Propionic anhydride
- Names: Preferred IUPAC name Propanoic anhydride

Identifiers
- CAS Number: 123-62-6;
- 3D model (JSmol): Interactive image;
- ChEMBL: ChEMBL3186472;
- ChemSpider: 29003;
- ECHA InfoCard: 100.004.218
- EC Number: 204-638-2;
- PubChem CID: 31263;
- RTECS number: UF9100000;
- UNII: E3A2VV18E6;
- UN number: 2496
- CompTox Dashboard (EPA): DTXSID1027007 ;

Properties
- Chemical formula: C_{6}H_{10}O_{3}
- Molar mass: 130.14 g/mol
- Appearance: Clear liquid, with a strong smell similar to vinegar
- Density: 1.015 g/cm^{3}, liquid
- Melting point: −42 °C (−44 °F; 231 K)
- Boiling point: 167 to 170 °C (333 to 338 °F; 440 to 443 K)
- Solubility in water: Reacts to give propanoic acid
- Viscosity: 1.144 cP at ?°C
- Hazards: Occupational safety and health (OHS/OSH):
- Main hazards: flammable
- Pictograms: GHS05: Corrosive
- Signal word: Danger
- Hazard statements: H314
- Precautionary statements: P260, P264, P280, P301+P330+P331, P303+P361+P353, P304+P340, P305+P351+P338, P310, P321, P363, P405, P501
- Flash point: 63 °C (145 °F; 336 K)
- Safety data sheet (SDS): External MSDS

Related compounds
- Related compounds: Acetic anhydride Propanoyl chloride

= Propionic anhydride =

Propionic anhydride is an organic compound with the formula (CH_{3}CH_{2}CO)_{2}O. This simple acid anhydride is a colourless liquid.
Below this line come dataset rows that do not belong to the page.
[src/rtl/olr_pkg.sv]
package olr_pkg;

    localparam int NIB_W = 4;
    localparam int IO_W  = 2 * NIB_W;
    localparam int SRC_W = $clog2(IO_W);

    typedef enum logic [1:0] {
        ROUTE_LO  = 2'd0,
        ROUTE_HI  = 2'd1,
        ROUTE_DQ  = 2'd2,
        ROUTE_OCT = 2'd3
    } route_e;

    typedef struct packed {
        logic       fsel;
        logic       dual;
        logic       octal;
        logic [1:0] lines;
    } cfg_t;

    typedef struct packed {
        logic             en;
        logic [SRC_W-1:0] src;
    } lane_t;

    localparam cfg_t CFG_RESET = '{fsel: 1'b0, dual: 1'b0, octal: 1'b0, lines: 2'b00};

    function automatic route_e decode_route(cfg_t c);
        if (c.octal)     return ROUTE_OCT;
        else if (c.dual) return ROUTE_DQ;
        else if (c.fsel) return ROUTE_HI;
        else             return ROUTE_LO;
    endfunction

    function automatic int unsigned lane_count(logic [1:0] l);
        case (l)
            2'b00:   return 1;
            2'b01:   return 2;
            default: return NIB_W;
        endcase
    endfunction

    // Source bit of tx_data for pad pin p
    function automatic lane_t tx_route(route_e m, int unsigned w, int unsigned p);
        lane_t r;
        int unsigned nib = p / NIB_W;
        int unsigned k   = p % NIB_W;
        r = '0;
        case (m)
            ROUTE_OCT: begin
                r.en  = 1'b1;
                r.src = SRC_W'(p);
            end
            ROUTE_LO: begin
                r.en  = (nib == 0) && (k < w);
                r.src = SRC_W'(k);
            end
            ROUTE_HI: begin
                r.en  = (nib == 1) && (k < w);
                r.src = SRC_W'(k);
            end
            default: begin
                r.en  = (k < w);
                r.src = SRC_W'(nib * w + k);
            end
        endcase
        return r;
    endfunction

    // Source pad pin for rx_data bit j
    function automatic lane_t rx_route(route_e m, int unsigned w, int unsigned j);
        lane_t r;
        int unsigned dev;
        int unsigned k;
        r = '0;
        if (m == ROUTE_OCT) begin
            r.en  = 1'b1;
            r.src = SRC_W'(j);
        end else begin
            if (m == ROUTE_DQ) begin
                r.en = (j < 2 * w);
                dev  = j / w;
                k    = j % w;
            end else begin
                r.en = (j < w);
                dev  = (m == ROUTE_HI) ? 1 : 0;
                k    = j;
            end
            if (w == 1) r.src = SRC_W'(dev * NIB_W + 1);
            else        r.src = SRC_W'(dev * NIB_W + k);
        end
        return r;
    endfunction

endpackage

[src/rtl/olr_cfg_reg.sv]
module olr_cfg_reg
    import olr_pkg::*;
(
    input  logic clk,
    input  logic rst,
    input  logic busy,
    input  logic we,
    input  cfg_t wr_cfg,
    output cfg_t cfg_q
);

    always_ff @(posedge clk) begin
        if (rst)              cfg_q <= CFG_RESET;
        else if (we && !busy) cfg_q <= wr_cfg;
    end

    AST_CFG_FROZEN: assert property (@(posedge clk) disable iff (rst)
        busy |=> $stable(cfg_q));

    AST_CFG_LOADS: assert property (@(posedge clk) disable iff (rst)
        (we && !busy) |=> (cfg_q == $past(wr_cfg)));

endmodule

[src/rtl/olr_tx_map.sv]
module olr_tx_map
    import olr_pkg::*;
(
    input  logic            clk,
    input  logic            rst,
    input  route_e          mode,
    input  logic [1:0]      lines,
    input  logic [IO_W-1:0] tx_data,
    input  logic            tx_oe,
    output logic [IO_W-1:0] pad_out,
    output logic [IO_W-1:0] pad_oe
);

    for (genvar p = 0; p < IO_W; p++) begin : g_pin
        lane_t r;
        assign r          = tx_route(mode, lane_count(lines), p);
        assign pad_oe[p]  = tx_oe & r.en;
        assign pad_out[p] = tx_oe & r.en & tx_data[r.src];
    end

    AST_LO_CONFINED: assert property (@(posedge clk) disable iff (rst)
        (mode == ROUTE_LO) |-> (pad_oe[IO_W-1:NIB_W] == '0));

    AST_HI_CONFINED: assert property (@(posedge clk) disable iff (rst)
        (mode == ROUTE_HI) |-> (pad_oe[NIB_W-1:0] == '0));

    AST_DQ_SYMMETRIC: assert property (@(posedge clk) disable iff (rst)
        (mode == ROUTE_DQ) |-> (pad_oe[NIB_W-1:0] == pad_oe[IO_W-1:NIB_W]));

    AST_OCT_ALL_LANES: assert property (@(posedge clk) disable iff (rst)
        (mode == ROUTE_OCT && tx_oe) |-> (&pad_oe));

    AST_UNUSED_QUIET: assert property (@(posedge clk) disable iff (rst)
        (pad_out & ~pad_oe) == '0);

    AST_NO_DRIVE_RX: assert property (@(posedge clk) disable iff (rst)
        !tx_oe |-> (pad_oe == '0 && pad_out == '0));

endmodule

[src/rtl/olr_rx_map.sv]
module olr_rx_map
    import olr_pkg::*;
(
    input  logic            clk,
    input  logic            rst,
    input  route_e          mode,
    input  logic [1:0]      lines,
    input  logic [IO_W-1:0] pad_in,
    output logic [IO_W-1:0] rx_data
);

    for (genvar j = 0; j < IO_W; j++) begin : g_bit
        lane_t r;
        assign r          = rx_route(mode, lane_count(lines), j);
        assign rx_data[j] = r.en & pad_in[r.src];
    end

    AST_OCT_RX_STRAIGHT: assert property (@(posedge clk) disable iff (rst)
        (mode == ROUTE_OCT) |-> (rx_data == pad_in));

    AST_NARROW_RX_HIGH_ZERO: assert property (@(posedge clk) disable iff (rst)
        (mode == ROUTE_LO || mode == ROUTE_HI) |-> (rx_data[IO_W-1:NIB_W] == '0));

endmodule

[src/rtl/octal_lane_router.sv]
module octal_lane_router
    import olr_pkg::*;
(
    input  logic            clk,
    input  logic            rst,
    input  logic            busy,
    input  logic            cfg_we,
    input  logic            cfg_fsel,
    input  logic            cfg_dual,
    input  logic            cfg_octal,
    input  logic [1:0]      cfg_lines,
    input  logic [IO_W-1:0] tx_data,
    input  logic            tx_oe,
    input  logic [IO_W-1:0] pad_in,
    output logic [IO_W-1:0] pad_out,
    output logic [IO_W-1:0] pad_oe,
    output logic [IO_W-1:0] rx_data
);

    cfg_t   wr_cfg;
    cfg_t   cfg_q;
    route_e mode;

    assign wr_cfg = '{fsel: cfg_fsel, dual: cfg_dual, octal: cfg_octal, lines: cfg_lines};
    assign mode   = decode_route(cfg_q);

    olr_cfg_reg u_cfg (
        .clk    (clk),
        .rst    (rst),
        .busy   (busy),
        .we     (cfg_we),
        .wr_cfg (wr_cfg),
        .cfg_q  (cfg_q)
    );

    olr_tx_map u_tx (
        .clk     (clk),
        .rst     (rst),
        .mode    (mode),
        .lines   (cfg_q.lines),
        .tx_data (tx_data),
        .tx_oe   (tx_oe),
        .pad_out (pad_out),
        .pad_oe  (pad_oe)
    );

    olr_rx_map u_rx (
        .clk     (clk),
        .rst     (rst),
        .mode    (mode),
        .lines   (cfg_q.lines),
        .pad_in  (pad_in),
        .rx_data (rx_data)
    );

    AST_RESET_NARROW_LOW: assert property (@(posedge clk)
        rst |=> (mode == ROUTE_LO && cfg_q.lines == 2'b00));

endmodule

[config.mk]
export PLATFORM = sky130hd
export DESIGN_NAME = octal_lane_router
export DESIGN_NICKNAME = d
export VERILOG_FILES = /design/src/rtl/olr_pkg.sv /design/src/rtl/olr_cfg_reg.sv /design/src/rtl/olr_tx_map.sv /design/src/rtl/olr_rx_map.sv /design/src/rtl/octal_lane_router.sv
export SDC_FILE = /design/constraint.sdc
export NUM_CORES = 1
export LEC_CHECK = 0
export ABC_CLOCK_PERIOD_IN_PS = 5600
export BUFFER_PORTS_ARGS = -buffer_cell sky130_fd_sc_hd__buf_2
export CORE_ASPECT_RATIO = 0.8
export CORE_MARGIN = 2
export CORE_UTILIZATION = 36
export CTS_CLUSTER_DIAMETER = 60
export DETAILED_ROUTE_END_ITERATION = 6
export GPL_ROUTABILITY_DRIVEN = 0
export PLACE_DENSITY_LB_ADDON = 0.15
export SLEW_MARGIN = 40
export SYNTH_ARGS = -nofsm -noshare
export SYNTH_HDL_FRONTEND = slang
export SYNTH_SLANG_ARGS = --single-unit
[constraint.sdc]
create_clock -name clk -period 5.6 [get_ports clk]
set_input_delay 1.4 -clock clk [delete_from_list [all_inputs] [get_ports clk]]
set_output_delay 1.4 -clock clk [all_outputs]
set_load 0.01 [all_outputs]
== Word level (Yosys, flattened, before mapping) ==
Cells that the tools add are included.

* Eq/ne operators: 5
* Div/mod/pow operators: 16
* Bitwise operators: 24
* Reduce and logical (&&, ||, !) cells: 4
* Mux-type cells: 101
* $lt $le $gt $ge: 32
* $add $sub $neg: 19

{| class="wikitable"
|+ Operators with widths
! cell !! count
|-
| 3-bit by 32-bit divider with 32-bit output (first input constant) || 4
|-
| 3-bit by 32-bit remainder unit with 32-bit output (first input constant) || 4
|-
| 3-bit two-way mux || 24
|-
| 2-bit by 32-bit divider with 32-bit output (first input constant) || 2
|-
| 1-bit by 32-bit < comparator with 1-bit output (first input constant) || 2
|-
| 3-bit by 4-bit < comparator with 1-bit output (second input constant) || 16
|-
| 2-bit by 32-bit remainder unit with 32-bit output (first input constant) || 2
|-
| 1-bit binary-select mux with 3-bit select || 16
|-
| 4-bit one-hot mux with 3 select lines || 4
|-
| 1-bit two-way mux || 42
|-
| 0-bit by 32-bit divider with 32-bit output || 1
|-
| 1-bit by 32-bit divider with 32-bit output (first input constant) || 1
|-
| 0-bit by 32-bit remainder unit with 32-bit output || 1
|-
| 1-bit by 32-bit remainder unit with 32-bit output (first input constant) || 1
|-
| 4-bit two-way mux || 8
|-
| 4-bit one-hot mux with 2 select lines || 4
|-
| 3-bit by 1-bit adder with 3-bit output (second input constant) || 9
|-
| 3-bit adder || 8
|-
| 1-bit AND || 24
|-
| 3-bit by 4-bit < comparator with 1-bit output (first input constant) || 4
|-
| 3-bit < comparator (first input constant) || 4
|-
| 1-bit by 4-bit < comparator with 1-bit output (first input constant) || 2
|-
| 2-bit by 4-bit < comparator with 1-bit output (first input constant) || 2
|-
| 3-bit by 2-bit adder with 3-bit output (second input constant) || 2
|-
| 9 further kinds || 14
|}

* Word-level logic and storage cells: 205
* Bits of input ports: 26
* Register bits after elaboration: 5

== Depth between registers and ports, before layout ==
Gate-level depths: netlist (run 1).

* Depth after elaboration: 13
* Depth in mapped cells: 10

== By module ==
From an unflattened synthesis (run 1), not the netlist that was laid out.

* Cell total of the unflattened synthesis: 183
* Area total of the unflattened synthesis: 1433.9 um^2

{| class="wikitable"
|+ Modules (own cells, without submodules)
! module !! cells an instance !! instances !! seq. area each (um^2) !! area an instance (um^2)
|-
| olr_rx_map || 95 || 1 || 0.0 || 721.9
|-
| olr_tx_map || 64 || 1 || 0.0 || 467.9
|-
| olr_cfg_reg || 21 || 1 || 100.1 || 226.5
|-
| octal_lane_router || 3 || 1 || 0.0 || 17.5
|}

== Worst setup path before layout (run 1) ==
OpenSTA, ideal clock, no wires.

* Kind: input to output
* Start point: input tx_oe
* End point: output pad_out[1]
* Cell stages on the path: 3
* Arrival: 2412 ps
* Path slack: 1788 ps
* Data required time: 4200 ps
* Cells stage by stage: a21boi_0 -> a21boi_0 -> and2_1

* Longest elaborated chain between the ends: 2

{| class="wikitable"
|+ Ends and longest elaborated chain
! item !! line !! RTL
|-
| start, declared || octal_lane_router.sv:13 || <nowiki>input logic tx_oe,</nowiki>
|-
| 1-bit AND || -- ||
|-
| named net pad_oe[1] || octal_lane_router.sv:16 || <nowiki>output logic [IO_W-1:0] pad_oe,</nowiki>
|-
| 1-bit AND || olr_tx_map.sv:18 || <nowiki>assign pad_out[p] = tx_oe & r.en & tx_data[r.src];</nowiki>
|-
| end, declared || octal_lane_router.sv:15 || <nowiki>output logic [IO_W-1:0] pad_out,</nowiki>
|}

The timed path passes the listed nets, and every way through them passes these cells.

== Worst setup path after layout (run 1) ==
* Start point: register, netlist name u_cfg.cfg_q[1]
* End point: output rx_data[1]

* Longest elaborated chain between the ends: 11

{| class="wikitable"
|+ Ends and longest elaborated chain
! item !! line !! RTL
|-
| 2-bit by 1-bit == test with 1-bit output / 2-bit logical NOT (equally long branches) || olr_pkg.sv:36 || <nowiki>case (l)</nowiki>
|-
| 3-bit one-hot mux with 2 select lines * || olr_pkg.sv:36 ||
|-
| 1-bit by 32-bit remainder unit with 32-bit output / 1-bit by 32-bit divider with 32-bit output (equally long branches) || olr_pkg.sv:83, olr_pkg.sv:82 ||
|-
| 3-bit two-way mux / 1-bit two-way mux (equally long branches) || olr_pkg.sv:80 || <nowiki>if (m == ROUTE_DQ) begin</nowiki>
|-
| 3-bit two-way mux / 1-bit two-way mux (equally long branches) || olr_pkg.sv:76 || <nowiki>if (m == ROUTE_OCT) begin</nowiki>
|-
| 3-bit adder / 3-bit by 1-bit adder with 3-bit output (equally long branches) || olr_pkg.sv:90, olr_pkg.sv:89 ||
|-
| 3-bit two-way mux || olr_pkg.sv:89 || <nowiki>if (w == 1) r.src = SRC_W'(dev * NIB_W + 1);</nowiki>
|-
| 4-bit two-way mux * || olr_pkg.sv:76 ||
|-
| 1-bit binary-select mux with 3-bit select || olr_rx_map.sv:15 || <nowiki>assign rx_data[j] = r.en & pad_in[r.src];</nowiki>
|-
| 1-bit two-way mux (not written as such) || olr_rx_map.sv:15 ||
|-
| 1-bit AND * || olr_rx_map.sv:15 ||
|-
| end, declared || octal_lane_router.sv:17 || <nowiki>output logic [IO_W-1:0] rx_data</nowiki>
|}

Every way passes the cells marked *; elsewhere a longest branch is shown, timed or not. The select of a mux whose other input is x is not followed.

==> results of run 1 <==
-- cell type report --
class                           count  area (um2)
Clock buffer                        4       45.04
Fill cell                         325        1605
Inverter                           10       37.54
Multi-Input combinational cell    133       933.4
Sequential cell                     5       101.3
Tap cell                           40       50.05
Timing Repair Buffer               49       245.2
-- routing by layer --
| metal | vias up | share of wire (%) | track usage [%] |
|---|---|---|---|
| met4 | 0 | 0.53 | 6.122 |
| met3 | 2 | 5.2 | 1.674 |
| li1 | 657 | - | - |
| met2 | 39 | 45 | 32.00 |
| met5 | - | 0 | 0 |
| met1 | 649 | 49 | 30.33 |
-- final timing paths --
check            startpoint             end  slack [ns]  cells after the start
max          u_cfg.cfg_q[1]      rx_data[1]        1.08                      9
min          u_cfg.cfg_q[4]  u_cfg.cfg_q[4]        0.68                      2
max reg2reg  u_cfg.cfg_q[3]  u_cfg.cfg_q[3]        4.13                      4
min reg2reg  u_cfg.cfg_q[4]  u_cfg.cfg_q[4]        0.68                      2
-- power by group --
part           total, mW  switching, mW  internal, mW
clock network     0.0660         0.0172        0.0488
logic              0.107         0.0594        0.0479
registers         0.0451        0.00751        0.0376
total              0.218         0.0841         0.134
-- kinds of logic (layout without fill, tap and decap cells) --
group,Yosys count,in the layout
simple gates,61,61
compound gates,46,46
buf+inv,18,63
mux,16,16
fa+ha+maj,9,9
flops,5,5
xor+xnor,1,1
-- worst reg2reg max path, stage by stage (launching register included) --
cell,delay (ns)
dfxtp_1,0.78
inv_1,0.32
nor2_1,0.16
a21oi_1,0.05
nor2_1,0.09
-- layout by cell type (no fill, tap or decap), drive strengths merged, types with 2 or more instances in the layout --
cell type  instances
nor2              21
inv               10
nand2b             4
o21ai              8
ha                 9
mux2               3
and3               3
a21boi             4
buf               49
a31oi              3
nand2             12
mux2i             11
clkbuf             4
mux4               2
a211o              3
nor2b              3
and2               5
nor3               4
a21oi             14
dfxtp              5
nand3              5
==> flow_summary.ini, run 1 <==
[run_status]
status = finished, final reports clean

[sta]
rsz0062_at_grt = no
tightestPinTransition_ns = 0.7230
finalCriticalPeriod_ns = 4.516
setup_ws_ns = 1.084
whs_ns = 0.6782
hold_viol = 0
finalMaxSlewViolations = 0
fin_skew_ns = 0
clock.fmax_mhz = 221.4
fin_crit_sh_pct = 80.64
fin_setup_tns_ns = 0
final-setup-viol-count = 0
relSlewSlack_pct = 51.73

[synthesis]
ys_ff_latch = 5
synth_compound_gate_area_share_pct = 27.50
synth_fa_ha_area_share_pct = 10.10
synthArstFlopShare_pct = 0
synth_top_family_by_area = compound AO/OA/AOI/OAI gates
netlist_instances = 156
synthTopCellsByCount = nor2_1, a21oi_1, nand2_1
netlist_top_cells_area = ha_1, mux2i_1, dfxtp_1, nor2_1, a21oi_1
synth_seq_area_share_pct = 8.979
yosys_most_used_dff = dfxtp_1
ys_types = 44
synthesis.area_mm2 = 0.001115
synth_top_area_share_pct = 10.10
ys_warn_count = 0
yosysMostFrequentCell = nor2_1
synth-edff-count = 0
synth_xor_xnor_area_share_pct = 1.459
avgSynthCellArea_um2 = 7.146
syn_nets = 191
yosys.area.top_type = ha_1
yosys.area_share.simple_pct = 27.27
synthMuxAreaShare_pct = 16.95

[cts]
cts_resized = 0
clk_latency_ns = 0.22
tritoncts = yes
cts_buffers = 3
htreeDepth = 1
clock_path_buffers = 2
cts.clk_slew.worst_paths_ns = 0.04
cts_hold_buffers = 0
clock-root-buffer = clkbuf_8
cts_sinks = 5
post_cts_buffers = 0

[final_layout]
largest_reg_flops = 5
diodes = 0
final_area_mm2 = 0.001413
stdcell_count = 241
final_layout_size_suffix_gt1_share_pct = 31.84
final_util_pct = 46.81
areaGrowthSynthToFinish_pct = 26.71
regMostFlops = u_cfg.cfg_q
reg_top3 = u_cfg.cfg_q (5)
nNetsFinal = 237

[setup_path]
path_cells = or2_1, ha_1, inv_1, ha_1, o41ai_1, a311oi_1, mux2i_1, a21oi_1, buf_2
cp.arrival_ns = 3.12
crit_top_cell = ha_1
critPathKind = register to output pin
critPathLaunchType = register
crit_slowest_cell = dfxtp_1
endpoint_kind = output pin
crit_required_ns = 4.20
cpLargestDelayFamily = compound AO/OA/AOI/OAI gates
crit_fanout = 11
critPathMaxStageDelay_ns = 0.57
worst-path-buf-inv = 2

[detailed_routing]
vias_per_cell = 5.589
antenna_left = 0
drc = 0
vias = 1347
wire_per_inst_um = 14.79
wirelength_mm = 3.565
drt_iter0_markers = 91
firstDrtPassIters = 4

[placement]
portBuffers = 49
place_worst_setup_slack_ns = 1.381
placed_area_mm2 = 0.001361
hpwlAfterDp_mm = 2.807
place_inst = 237

[hold_path]
hold_class = register to register

[floorplan]
die_x_um = 66.22
core_area_mm2 = 0.003018
fp.dieArea_mm2 = 0.003561
io-pin-count = 50
rows = 18
start_util_pct = 36.94
die_y_um = 53.78

[pwr]
finalPower_mw = 0.2184
irDropWorstVdd_uv = 75.86
powerDensity_mw_per_mm2 = 154.6
cellLeakagePower_nw = 0.6927

[global_routing]
grt_pass1_wl_mm = 5.623
grt_overflow = 0
antenna_found_initial = 0
grt_max_degree = 23
grt.total_usage_pct = 20.59
grt_pass1_vias = 1183

[run]
cap_violations = 0
(Power assumes the default switching activity.)
==> run 2, diff against run 1 <==
- ABC_AREA: default -> 1
- ABC_CLOCK_PERIOD_IN_PS: 5600 -> 3610
- clock period: 5.6 -> 3.61 ns (I/O delays scaled with it)
==> run 2 against run 1 <==
Effect of this change: synthesized cell count up 42%; clock-buffer cell count unchanged; register-to-register slack worse by 1.5 ns; area after synthesis up 11%; clock skew unchanged; core utilization up 1.4 points; total power up 110%; die area up 11%; sequential power up 45%; via count up 17%; first-iteration DRC count down 1.1%; critical path type unchanged; critical endpoint unchanged; largest cell class unchanged; largest power group unchanged.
It is a widely used reagent in organic synthesis as well as for producing specialty derivatives of cellulose.

==Synthesis==
Industrial route to propionic anhydride involves thermal dehydration of propionic acid, driving off the water by distillation:
2 CH_{3}CH_{2}CO_{2}H → (CH_{3}CH_{2}CO)_{2}O + H_{2}O
Another routes is the Reppe carbonylation of ethylene with propionic acid and nickel carbonyl as the catalyst:
CH_{2}=CH_{2} + CH_{3}CH_{2}CO_{2}H + CO → (CH_{3}CH_{2}CO)_{2}O

Propionic anhydride has also been prepared by dehydration of propionic acid using ketene:
 2 CH_{3}CH_{2}CO_{2}H + CH_{2}=C=O → (CH_{3}CH_{2}CO)_{2}O + CH_{3}CO_{2}H

==Safety==
Propanoic anhydride is strong smelling and corrosive, and will cause burns on contact with skin. Vapour can burn eyes and lungs.

==Legal Status==
Due to its potential use as a precursor in the synthesis of fentanyl and fentanyl analogs, propanoic anhydride is regulated by the United States Drug Enforcement Administration as a List I chemical under the Controlled Substances Act.